**SOURCE RECORDS**
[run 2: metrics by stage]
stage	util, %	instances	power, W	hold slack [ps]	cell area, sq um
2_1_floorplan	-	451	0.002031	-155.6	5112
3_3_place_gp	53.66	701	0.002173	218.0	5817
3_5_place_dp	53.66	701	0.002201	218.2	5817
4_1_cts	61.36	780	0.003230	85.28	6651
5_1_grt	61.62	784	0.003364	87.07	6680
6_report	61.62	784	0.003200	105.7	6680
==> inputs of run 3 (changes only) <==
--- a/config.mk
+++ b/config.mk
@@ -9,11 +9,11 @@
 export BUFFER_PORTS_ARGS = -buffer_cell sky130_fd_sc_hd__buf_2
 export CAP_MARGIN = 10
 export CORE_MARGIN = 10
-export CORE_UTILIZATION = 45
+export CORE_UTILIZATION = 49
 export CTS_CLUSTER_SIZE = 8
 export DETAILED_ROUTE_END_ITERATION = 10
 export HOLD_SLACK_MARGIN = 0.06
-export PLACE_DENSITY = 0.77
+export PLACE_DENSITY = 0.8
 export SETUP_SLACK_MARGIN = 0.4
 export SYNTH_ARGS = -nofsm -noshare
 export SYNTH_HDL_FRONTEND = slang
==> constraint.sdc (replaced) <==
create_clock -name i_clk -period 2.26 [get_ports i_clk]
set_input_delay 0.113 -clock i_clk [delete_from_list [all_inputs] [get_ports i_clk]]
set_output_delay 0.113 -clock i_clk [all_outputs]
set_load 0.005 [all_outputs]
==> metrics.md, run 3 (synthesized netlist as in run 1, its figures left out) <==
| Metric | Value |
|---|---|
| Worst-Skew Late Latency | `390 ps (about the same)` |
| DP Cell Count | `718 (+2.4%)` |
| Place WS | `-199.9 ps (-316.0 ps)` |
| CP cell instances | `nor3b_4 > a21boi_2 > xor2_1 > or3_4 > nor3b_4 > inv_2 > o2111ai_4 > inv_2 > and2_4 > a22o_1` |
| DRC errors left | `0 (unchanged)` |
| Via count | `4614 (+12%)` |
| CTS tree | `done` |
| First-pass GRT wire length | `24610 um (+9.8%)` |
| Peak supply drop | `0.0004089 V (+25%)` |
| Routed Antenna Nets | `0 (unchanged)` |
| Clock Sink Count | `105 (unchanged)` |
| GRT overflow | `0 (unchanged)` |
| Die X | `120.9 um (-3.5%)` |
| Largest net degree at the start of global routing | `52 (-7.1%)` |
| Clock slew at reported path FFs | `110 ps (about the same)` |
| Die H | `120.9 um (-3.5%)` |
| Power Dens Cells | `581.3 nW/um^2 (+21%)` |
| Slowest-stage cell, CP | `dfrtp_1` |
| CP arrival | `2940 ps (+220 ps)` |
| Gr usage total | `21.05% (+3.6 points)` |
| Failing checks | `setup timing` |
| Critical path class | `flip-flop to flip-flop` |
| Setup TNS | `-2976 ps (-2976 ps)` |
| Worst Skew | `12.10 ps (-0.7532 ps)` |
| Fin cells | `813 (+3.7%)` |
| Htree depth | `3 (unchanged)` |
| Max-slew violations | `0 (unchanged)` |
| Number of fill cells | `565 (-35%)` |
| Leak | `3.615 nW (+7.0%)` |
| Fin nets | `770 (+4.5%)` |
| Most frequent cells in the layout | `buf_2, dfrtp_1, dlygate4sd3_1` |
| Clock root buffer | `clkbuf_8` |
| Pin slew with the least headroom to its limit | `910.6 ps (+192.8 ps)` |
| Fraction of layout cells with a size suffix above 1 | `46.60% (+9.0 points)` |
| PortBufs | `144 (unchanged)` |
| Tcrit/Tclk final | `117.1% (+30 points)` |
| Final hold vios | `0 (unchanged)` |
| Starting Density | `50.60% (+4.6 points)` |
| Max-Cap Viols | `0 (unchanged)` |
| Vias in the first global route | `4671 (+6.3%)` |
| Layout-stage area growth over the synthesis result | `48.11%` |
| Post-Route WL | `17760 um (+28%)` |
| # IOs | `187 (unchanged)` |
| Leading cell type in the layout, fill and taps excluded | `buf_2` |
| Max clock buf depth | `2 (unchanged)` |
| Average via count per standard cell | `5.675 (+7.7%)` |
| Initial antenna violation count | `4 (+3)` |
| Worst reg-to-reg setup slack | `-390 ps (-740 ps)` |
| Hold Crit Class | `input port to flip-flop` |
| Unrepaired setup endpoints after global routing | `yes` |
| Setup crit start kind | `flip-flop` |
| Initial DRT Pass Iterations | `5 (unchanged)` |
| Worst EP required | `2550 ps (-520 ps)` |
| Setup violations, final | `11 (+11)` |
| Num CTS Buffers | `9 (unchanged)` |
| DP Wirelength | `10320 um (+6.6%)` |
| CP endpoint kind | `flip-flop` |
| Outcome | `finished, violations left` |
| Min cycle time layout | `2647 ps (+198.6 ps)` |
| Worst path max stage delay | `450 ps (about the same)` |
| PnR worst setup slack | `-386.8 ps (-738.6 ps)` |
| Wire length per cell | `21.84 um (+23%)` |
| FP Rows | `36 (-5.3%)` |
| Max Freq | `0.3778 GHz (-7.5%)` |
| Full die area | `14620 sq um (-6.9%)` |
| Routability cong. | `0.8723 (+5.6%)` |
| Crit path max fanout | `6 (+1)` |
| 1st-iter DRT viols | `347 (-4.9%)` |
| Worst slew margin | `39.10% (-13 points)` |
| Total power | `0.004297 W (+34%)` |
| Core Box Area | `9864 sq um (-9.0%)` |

**EXERCISE GOAL**
Return exactly the lines from the beginning of the data above through the one containing "create_clock -name i_clk", please. Include both end lines and add nothing else.

**ANSWER SPACE**
[run 2: metrics by stage]
stage	util, %	instances	power, W	hold slack [ps]	cell area, sq um
2_1_floorplan	-	451	0.002031	-155.6	5112
3_3_place_gp	53.66	701	0.002173	218.0	5817
3_5_place_dp	53.66	701	0.002201	218.2	5817
4_1_cts	61.36	780	0.003230	85.28	6651
5_1_grt	61.62	784	0.003364	87.07	6680
6_report	61.62	784	0.003200	105.7	6680
==> inputs of run 3 (changes only) <==
--- a/config.mk
+++ b/config.mk
@@ -9,11 +9,11 @@
 export BUFFER_PORTS_ARGS = -buffer_cell sky130_fd_sc_hd__buf_2
 export CAP_MARGIN = 10
 export CORE_MARGIN = 10
-export CORE_UTILIZATION = 45
+export CORE_UTILIZATION = 49
 export CTS_CLUSTER_SIZE = 8
 export DETAILED_ROUTE_END_ITERATION = 10
 export HOLD_SLACK_MARGIN = 0.06
-export PLACE_DENSITY = 0.77
+export PLACE_DENSITY = 0.8
 export SETUP_SLACK_MARGIN = 0.4
 export SYNTH_ARGS = -nofsm -noshare
 export SYNTH_HDL_FRONTEND = slang
==> constraint.sdc (replaced) <==
create_clock -name i_clk -period 2.26 [get_ports i_clk]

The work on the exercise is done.